◆ Problem description ◆
The entries follow. Copy every line in which "instances" appears.
───
===== src/rtl/spi_pkg.sv =====
// Shared definitions for the parametrised SPI master: FSM state codes,
// CPOL/CPHA mode constants and a helper giving the frame length in cycles.
package spi_pkg;

    typedef logic [1:0] spi_state_t;

    localparam spi_state_t ST_IDLE  = 2'd0;
    localparam spi_state_t ST_SETUP = 2'd1;
    localparam spi_state_t ST_XFER  = 2'd2;
    localparam spi_state_t ST_HOLD  = 2'd3;

    // Mode encoding is {cpol, cpha}
    localparam logic [1:0] MODE0 = 2'b00;
    localparam logic [1:0] MODE1 = 2'b01;
    localparam logic [1:0] MODE2 = 2'b10;
    localparam logic [1:0] MODE3 = 2'b11;

    function automatic int unsigned xfer_cycles(input int unsigned data_w, input int unsigned n);
        return (2 * data_w + 2) * ((n == 0) ? 1 : n);
    endfunction

endpackage


===== src/rtl/spi_clk_div.sv =====
// Loadable SCLK half-period down-counter with a tick strobe, plus a count of
// the SCLK edges produced in the current frame.
module spi_clk_div
    import spi_pkg::*;
#(
    parameter int DIV_W  = 8,
    parameter int EDGE_W = 5
) (
    input  logic              clk,
    input  logic              rst_n,
    input  logic              load,
    input  logic              run,
    input  logic              count_edge,
    input  logic [DIV_W-1:0]  n_val,
    output logic              tick,
    output logic [EDGE_W-1:0] edge_cnt
);

    logic [DIV_W-1:0]  cnt_q, cnt_d;
    logic [EDGE_W-1:0] edge_q, edge_d;

    assign tick     = run && (cnt_q == '0);
    assign edge_cnt = edge_q;

    // The counter reloads itself on every tick so each phase is N cycles long
    always_comb begin
        cnt_d  = cnt_q;
        edge_d = edge_q;
        if (load) begin
            cnt_d  = n_val - 1'b1;
            edge_d = '0;
        end else if (tick) begin
            cnt_d = n_val - 1'b1;
            if (count_edge) begin
                edge_d = edge_q + 1'b1;
            end
        end else if (run) begin
            cnt_d = cnt_q - 1'b1;
        end
    end

    always_ff @(posedge clk or negedge rst_n) begin
        if (!rst_n) begin
            cnt_q  <= '0;
            edge_q <= '0;
        end else begin
            cnt_q  <= cnt_d;
            edge_q <= edge_d;
        end
    end

endmodule


===== src/rtl/spi_master_param.sv =====
// SPI master: takes a word on a valid/ready handshake and runs one
// SETUP/XFER/HOLD frame on the SPI pins in any CPOL/CPHA mode.
module spi_master_param
    import spi_pkg::*;
#(
    parameter int DATA_W    = 8,
    parameter int DIV_W     = 8,
    parameter bit MSB_FIRST = 1'b1
) (
    input  logic              sys_clk,
    input  logic              sys_rst_n,
    input  logic [DIV_W-1:0]  clk_div,
    input  logic              cpol,
    input  logic              cpha,
    input  logic [DATA_W-1:0] tx_data,
    input  logic              tx_valid,
    output logic              tx_ready,
    output logic [DATA_W-1:0] rx_data,
    output logic              rx_valid,
    output logic              SCLK,
    output logic              CS,
    output logic              MOSI,
    input  logic              MISO
);

    localparam int EDGE_W = $clog2(2 * DATA_W) + 1;
    localparam logic [EDGE_W-1:0] LAST_EDGE = EDGE_W'(2 * DATA_W - 1);

    spi_state_t        state_q, state_d;
    logic              cs_q, cs_d, sclk_q, sclk_d, mosi_q, mosi_d;
    logic              cpol_q, cpol_d, cpha_q, cpha_d;
    logic              rx_valid_q, rx_valid_d;
    logic [DIV_W-1:0]  n_q, n_d, n_in, n_sel;
    logic [DATA_W-1:0] tx_sh_q, tx_sh_d, rx_sh_q, rx_sh_d, rx_data_q, rx_data_d;
    logic              accept, tick, leading, last_edge, sample_lead, do_sample, do_shift;
    logic [EDGE_W-1:0] edge_cnt;

    function automatic logic first_bit(input logic [DATA_W-1:0] w);
        return MSB_FIRST ? w[DATA_W-1] : w[0];
    endfunction

    function automatic logic [DATA_W-1:0] shift_out(input logic [DATA_W-1:0] w);
        return MSB_FIRST ? {w[DATA_W-2:0], 1'b0} : {1'b0, w[DATA_W-1:1]};
    endfunction

    assign tx_ready = (state_q == ST_IDLE);
    assign accept   = tx_valid && tx_ready;
    assign n_in     = (clk_div == '0) ? DIV_W'(1) : clk_div;
    assign n_sel    = accept ? n_in : n_q;

    assign leading     = ~edge_cnt[0];
    assign last_edge   = (edge_cnt == LAST_EDGE);
    assign sample_lead = ({cpol_q, cpha_q} == MODE0) || ({cpol_q, cpha_q} == MODE2);
    assign do_sample   = (leading == sample_lead);
    // CPHA=0 has already presented bit 0 at accept, so it never shifts after the final edge
    assign do_shift    = sample_lead ? (!leading && !last_edge) : leading;

    spi_clk_div #(
        .DIV_W  (DIV_W),
        .EDGE_W (EDGE_W)
    ) u_clk_div (
        .clk        (sys_clk),
        .rst_n      (sys_rst_n),
        .load       (accept),
        .run        (state_q != ST_IDLE),
        .count_edge (state_q == ST_XFER),
        .n_val      (n_sel),
        .tick       (tick),
        .edge_cnt   (edge_cnt)
    );

    always_comb begin
        state_d    = state_q;
        cs_d       = cs_q;
        sclk_d     = sclk_q;
        mosi_d     = mosi_q;
        cpol_d     = cpol_q;
        cpha_d     = cpha_q;
        n_d        = n_q;
        tx_sh_d    = tx_sh_q;
        rx_sh_d    = rx_sh_q;
        rx_data_d  = rx_data_q;
        rx_valid_d = 1'b0;
        case (state_q)
            ST_IDLE: begin
                if (accept) begin
                    state_d = ST_SETUP;
                    cs_d    = 1'b0;
                    sclk_d  = cpol;
                    cpol_d  = cpol;
                    cpha_d  = cpha;
                    n_d     = n_in;
                    rx_sh_d = '0;
                    if (!cpha) begin
                        mosi_d  = first_bit(tx_data);
                        tx_sh_d = shift_out(tx_data);
                    end else begin
                        mosi_d  = 1'b0;
                        tx_sh_d = tx_data;
                    end
                end
            end
            ST_SETUP: begin
                if (tick) begin
                    state_d = ST_XFER;
                end
            end
            ST_XFER: begin
                if (tick) begin
                    sclk_d = ~sclk_q;
                    if (do_sample) begin
                        rx_sh_d = MSB_FIRST ? {rx_sh_q[DATA_W-2:0], MISO}
                                            : {MISO, rx_sh_q[DATA_W-1:1]};
                    end
                    if (do_shift) begin
                        mosi_d  = first_bit(tx_sh_q);
                        tx_sh_d = shift_out(tx_sh_q);
                    end
                    if (last_edge) begin
                        state_d = ST_HOLD;
                    end
                end
            end
            ST_HOLD: begin
                if (tick) begin
                    state_d    = ST_IDLE;
                    cs_d       = 1'b1;
                    rx_valid_d = 1'b1;
                    rx_data_d  = rx_sh_q;
                end
            end
            default: state_d = ST_IDLE;
        endcase
    end

    always_ff @(posedge sys_clk or negedge sys_rst_n) begin
        if (!sys_rst_n) begin
            state_q    <= ST_IDLE;
            cs_q       <= 1'b1;
            sclk_q     <= 1'b0;
            mosi_q     <= 1'b0;
            cpol_q     <= 1'b0;
            cpha_q     <= 1'b0;
            n_q        <= DIV_W'(1);
            tx_sh_q    <= '0;
            rx_sh_q    <= '0;
            rx_data_q  <= '0;
            rx_valid_q <= 1'b0;
        end else begin
            state_q    <= state_d;
            cs_q       <= cs_d;
            sclk_q     <= sclk_d;
            mosi_q     <= mosi_d;
            cpol_q     <= cpol_d;
            cpha_q     <= cpha_d;
            n_q        <= n_d;
            tx_sh_q    <= tx_sh_d;
            rx_sh_q    <= rx_sh_d;
            rx_data_q  <= rx_data_d;
            rx_valid_q <= rx_valid_d;
        end
    end

    assign CS       = cs_q;
    assign SCLK     = sclk_q;
    assign MOSI     = mosi_q;
    assign rx_data  = rx_data_q;
    assign rx_valid = rx_valid_q;

endmodule


===== config.mk =====
export PLATFORM = sky130hd
export DESIGN_NAME = spi_master_param
export DESIGN_NICKNAME = d
export VERILOG_FILES = /design/src/rtl/spi_pkg.sv /design/src/rtl/spi_clk_div.sv /design/src/rtl/spi_master_param.sv
export SDC_FILE = /design/constraint.sdc
export NUM_CORES = 1
export LEC_CHECK = 0
export CAP_MARGIN = 10
export CORE_UTILIZATION = 30
export DETAILED_ROUTE_END_ITERATION = 16
export PLACE_DENSITY_LB_ADDON = 0.3
export SLEW_MARGIN = 20
export SYNTH_ARGS = -nofsm -noshare
export SYNTH_HDL_FRONTEND = slang
export SYNTH_SLANG_ARGS = --single-unit

===== constraint.sdc =====
create_clock -name sys_clk -period 5.4 [get_ports sys_clk]
set_clock_uncertainty 0.05 [all_clocks]
set_input_delay 1.08 -clock sys_clk [delete_from_list [all_inputs] [get_ports sys_clk]]
set_output_delay 1.08 -clock sys_clk [all_outputs]
set_load 0.02 [all_outputs]
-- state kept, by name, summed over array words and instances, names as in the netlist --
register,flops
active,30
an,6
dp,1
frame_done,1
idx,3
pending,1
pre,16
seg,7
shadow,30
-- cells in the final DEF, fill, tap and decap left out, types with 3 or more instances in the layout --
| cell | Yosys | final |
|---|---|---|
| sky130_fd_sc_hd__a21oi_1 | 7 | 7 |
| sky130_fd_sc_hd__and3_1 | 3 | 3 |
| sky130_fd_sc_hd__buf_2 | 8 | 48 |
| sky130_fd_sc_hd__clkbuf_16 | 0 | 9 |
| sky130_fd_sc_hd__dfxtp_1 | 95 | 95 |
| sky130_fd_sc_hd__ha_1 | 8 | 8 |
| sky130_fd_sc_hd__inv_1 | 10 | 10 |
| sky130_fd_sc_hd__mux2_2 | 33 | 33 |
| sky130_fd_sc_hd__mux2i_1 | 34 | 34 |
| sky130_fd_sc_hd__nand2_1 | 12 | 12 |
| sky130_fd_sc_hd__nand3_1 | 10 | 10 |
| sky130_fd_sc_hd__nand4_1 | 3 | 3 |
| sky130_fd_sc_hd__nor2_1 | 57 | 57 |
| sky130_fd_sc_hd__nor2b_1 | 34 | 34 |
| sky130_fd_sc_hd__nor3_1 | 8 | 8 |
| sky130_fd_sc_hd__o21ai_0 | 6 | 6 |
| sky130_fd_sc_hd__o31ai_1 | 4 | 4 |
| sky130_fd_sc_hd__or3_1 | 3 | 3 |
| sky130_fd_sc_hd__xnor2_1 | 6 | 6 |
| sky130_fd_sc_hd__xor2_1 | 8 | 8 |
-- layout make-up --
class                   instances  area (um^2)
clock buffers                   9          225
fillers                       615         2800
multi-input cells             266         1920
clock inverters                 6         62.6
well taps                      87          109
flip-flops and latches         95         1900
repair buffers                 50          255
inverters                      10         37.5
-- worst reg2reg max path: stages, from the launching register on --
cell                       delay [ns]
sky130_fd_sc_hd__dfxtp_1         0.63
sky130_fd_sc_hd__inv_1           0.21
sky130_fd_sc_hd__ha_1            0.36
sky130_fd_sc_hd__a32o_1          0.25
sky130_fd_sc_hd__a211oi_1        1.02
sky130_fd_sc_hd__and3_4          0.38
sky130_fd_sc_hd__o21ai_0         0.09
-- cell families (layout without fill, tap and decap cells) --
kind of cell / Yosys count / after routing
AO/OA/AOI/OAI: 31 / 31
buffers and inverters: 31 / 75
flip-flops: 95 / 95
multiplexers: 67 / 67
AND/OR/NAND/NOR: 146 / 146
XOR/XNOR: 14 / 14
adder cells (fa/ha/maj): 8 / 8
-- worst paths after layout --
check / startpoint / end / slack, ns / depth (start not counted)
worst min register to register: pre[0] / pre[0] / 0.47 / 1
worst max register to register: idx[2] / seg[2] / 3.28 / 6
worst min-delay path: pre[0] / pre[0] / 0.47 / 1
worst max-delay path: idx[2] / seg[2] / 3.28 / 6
File: config.mk
export PLATFORM = sky130hd
export DESIGN_NAME = dram_tile_reader_flat
export DESIGN_NICKNAME = d
export VERILOG_FILES = /design/src/rtl/dram_tile_reader_pkg.sv /design/src/rtl/dram_tile_reader_if.sv /design/src/rtl/dram_tile_reader_fifo.sv /design/src/rtl/dram_tile_reader.sv /design/src/flat_wrapper.sv
export SDC_FILE = /design/constraint.sdc
export NUM_CORES = 1
export LEC_CHECK = 0
export CAP_MARGIN = 0
export CORE_ASPECT_RATIO = 0.8
export CORE_MARGIN = 5
export CORE_UTILIZATION = 52
export DETAILED_ROUTE_END_ITERATION = 8
export GPL_TIMING_DRIVEN = 1
export PLACE_DENSITY_LB_ADDON = 0.15
export SYNTH_ARGS = -nofsm -noshare
export SYNTH_HDL_FRONTEND = slang
export SYNTH_SLANG_ARGS = --single-unit
File: constraint.sdc
create_clock -name clk -period 3.7 [get_ports clk]
set_clock_uncertainty 0.1 [all_clocks]
set_input_delay 0.37 -clock clk [delete_from_list [all_inputs] [get_ports clk]]
set_output_delay 0.37 -clock clk [all_outputs]
set_load 0.01 [all_outputs]
File: src/rtl/dram_tile_reader_pkg.sv
// tile_reader_pkg: FSM encoding and length default shared by the tile reader and tile writer.
package tile_reader_pkg;
    localparam int DEF_LEN_WIDTH = 6;
    typedef enum logic [1:0] {IDLE, ISSUE, DRAIN} tile_state_e;
endpackage

File: src/rtl/dram_tile_reader_if.sv
// dram_tile_reader_if: tile request, DRAM read port and output stream of the tile reader.
interface dram_tile_reader_if import tile_reader_pkg::*; #(
    parameter int DATA_WIDTH = 32,
    parameter int ADDR_WIDTH = 18,
    parameter int LEN_WIDTH  = DEF_LEN_WIDTH
);
    logic                  req_valid;
    logic                  req_ready;
    logic [ADDR_WIDTH-1:0] req_base;
    logic [LEN_WIDTH-1:0]  req_width;
    logic [LEN_WIDTH-1:0]  req_rows;
    logic [ADDR_WIDTH-1:0] req_stride;
    logic                  dram_en_rd;
    logic [ADDR_WIDTH-1:0] dram_addr_rd;
    logic                  dram_valid;
    logic [DATA_WIDTH-1:0] dram_data;
    logic                  out_valid;
    logic                  out_ready;
    logic [DATA_WIDTH-1:0] out_data;
    logic                  out_last;
    logic                  done;
    modport master (
        output req_ready, dram_en_rd, dram_addr_rd, out_valid, out_data, out_last, done,
        input  req_valid, req_base, req_width, req_rows, req_stride, dram_valid, dram_data, out_ready
    );
    modport slave (
        input  req_ready, dram_en_rd, dram_addr_rd, out_valid, out_data, out_last, done,
        output req_valid, req_base, req_width, req_rows, req_stride, dram_valid, dram_data, out_ready
    );
endinterface

File: src/rtl/dram_tile_reader_fifo.sv
// sync_fifo: power-of-two synchronous FIFO; storage is registered so head never depends on push.
module sync_fifo #(
    parameter int WIDTH = 33,
    parameter int DEPTH = 4,
    localparam int AW = $clog2(DEPTH)
) (
    input  logic             clk,
    input  logic             srst,
    input  logic             push,
    input  logic             pop,
    input  logic [WIDTH-1:0] din,
    output logic             full,
    output logic             empty,
    output logic [AW:0]      count,
    output logic [WIDTH-1:0] head
);
    logic [WIDTH-1:0] r_mem [DEPTH];
    logic [AW-1:0]    r_wr;
    logic [AW-1:0]    r_rd;
    logic [AW:0]      r_cnt;
    always_ff @(posedge clk)
        if (srst) begin
            for (int i = 0; i < DEPTH; i++) r_mem[i] <= '0;
            r_wr  <= '0;
            r_rd  <= '0;
            r_cnt <= '0;
        end else begin
            assert (!(push && full && !pop));
            if (push) begin
                r_mem[r_wr] <= din;
                r_wr        <= r_wr + 1'b1;
            end
            if (pop) r_rd <= r_rd + 1'b1;
            r_cnt <= r_cnt + (AW+1)'(push) - (AW+1)'(pop);
        end
    assign full  = r_cnt == (AW+1)'(DEPTH);
    assign empty = r_cnt == '0;
    assign count = r_cnt;
    assign head  = r_mem[r_rd];
endmodule

File: src/rtl/dram_tile_reader.sv
// dram_tile_reader: walks a rectangular tile row by row, issuing credit-limited single-word
// DRAM reads and streaming the returned words downstream through a small FIFO.
module dram_tile_reader import tile_reader_pkg::*; #(
    parameter int DATA_WIDTH = 32,
    parameter int ADDR_WIDTH = 18,
    parameter int LEN_WIDTH  = DEF_LEN_WIDTH,
    parameter int FIFO_DEPTH = 4
) (
    input logic                clk,
    input logic                srst,
    dram_tile_reader_if.master bus
);
    localparam int CW = $clog2(FIFO_DEPTH + 1);
    localparam int FW = $clog2(FIFO_DEPTH) + 1;
    tile_state_e             r_state, w_next;
    logic [ADDR_WIDTH-1:0]   r_stride, r_row_ptr;
    logic [LEN_WIDTH-1:0]    r_width, r_rows, r_col, r_row;
    logic [2*LEN_WIDTH-1:0]  r_total, r_ret;
    logic [CW-1:0]           r_inflight;
    logic                    r_done;
    logic                    w_accept, w_zero, w_credit, w_issue, w_col_end, w_last_issue;
    logic                    w_pop, w_last_tag, w_full, w_empty;
    logic [FW-1:0]           w_count;
    logic [DATA_WIDTH:0]     w_head;
    assign w_accept     = bus.req_valid && bus.req_ready;
    assign w_zero       = bus.req_width == '0 || bus.req_rows == '0;
    // Words issued but not yet popped can never exceed the FIFO, so a return always has room.
    assign w_credit     = (int'(w_count) + int'(r_inflight)) < FIFO_DEPTH;
    assign w_issue      = r_state == ISSUE && w_credit && !srst;
    assign w_col_end    = r_col == r_width - 1'b1;
    assign w_last_issue = w_issue && w_col_end && r_row == r_rows - 1'b1;
    assign w_pop        = bus.out_valid && bus.out_ready;
    assign w_last_tag   = r_ret + 1'b1 == r_total;
    assign bus.req_ready    = r_state == IDLE && !r_done;
    assign bus.dram_en_rd   = w_issue;
    assign bus.dram_addr_rd = r_row_ptr + ADDR_WIDTH'(r_col);
    assign bus.out_valid    = !w_empty;
    assign {bus.out_last, bus.out_data} = w_head;
    assign bus.done         = r_done;
    always_comb begin
        w_next = r_state;
        case (r_state)
            IDLE:    w_next = w_accept && !w_zero ? ISSUE : IDLE;
            ISSUE:   w_next = w_last_issue ? DRAIN : ISSUE;
            DRAIN:   w_next = w_pop && bus.out_last && r_inflight == '0 ? IDLE : DRAIN;
            default: w_next = IDLE;
        endcase
    end
    always_ff @(posedge clk) r_state <= srst ? IDLE : w_next;
    always_ff @(posedge clk)
        if (srst) begin
            r_stride   <= '0;
            r_row_ptr  <= '0;
            r_width    <= '0;
            r_rows     <= '0;
            r_col      <= '0;
            r_row      <= '0;
            r_total    <= '0;
            r_ret      <= '0;
            r_inflight <= '0;
            r_done     <= 1'b0;
        end else begin
            assert (int'(w_count) + int'(r_inflight) <= FIFO_DEPTH && !(w_full && bus.dram_valid && !w_pop));
            r_done     <= (w_accept && w_zero) || (r_state == DRAIN && w_next == IDLE);
            r_inflight <= r_inflight + CW'(w_issue) - CW'(bus.dram_valid);
            if (w_accept) begin
                r_width   <= bus.req_width;
                r_rows    <= bus.req_rows;
                r_stride  <= bus.req_stride;
                r_row_ptr <= bus.req_base;
                r_col     <= '0;
                r_row     <= '0;
                r_ret     <= '0;
                r_total   <= (2*LEN_WIDTH)'(bus.req_width) * (2*LEN_WIDTH)'(bus.req_rows);
            end else begin
                if (bus.dram_valid) r_ret <= r_ret + 1'b1;
                if (w_issue) begin
                    r_col <= w_col_end ? '0 : r_col + 1'b1;
                    if (w_col_end) begin
                        r_row_ptr <= r_row_ptr + r_stride;
                        r_row     <= r_row + 1'b1;
                    end
                end
            end
        end
    sync_fifo #(.WIDTH(DATA_WIDTH + 1), .DEPTH(FIFO_DEPTH)) u_fifo (
        .clk   (clk),
        .srst  (srst),
        .push  (bus.dram_valid),
        .pop   (w_pop),
        .din   ({w_last_tag, bus.dram_data}),
        .full  (w_full),
        .empty (w_empty),
        .count (w_count),
        .head  (w_head)
    );
endmodule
───
◆ Exercise output ◆
-- state kept, by name, summed over array words and instances, names as in the netlist --
-- cells in the final DEF, fill, tap and decap left out, types with 3 or more instances in the layout --
class                   instances  area (um^2)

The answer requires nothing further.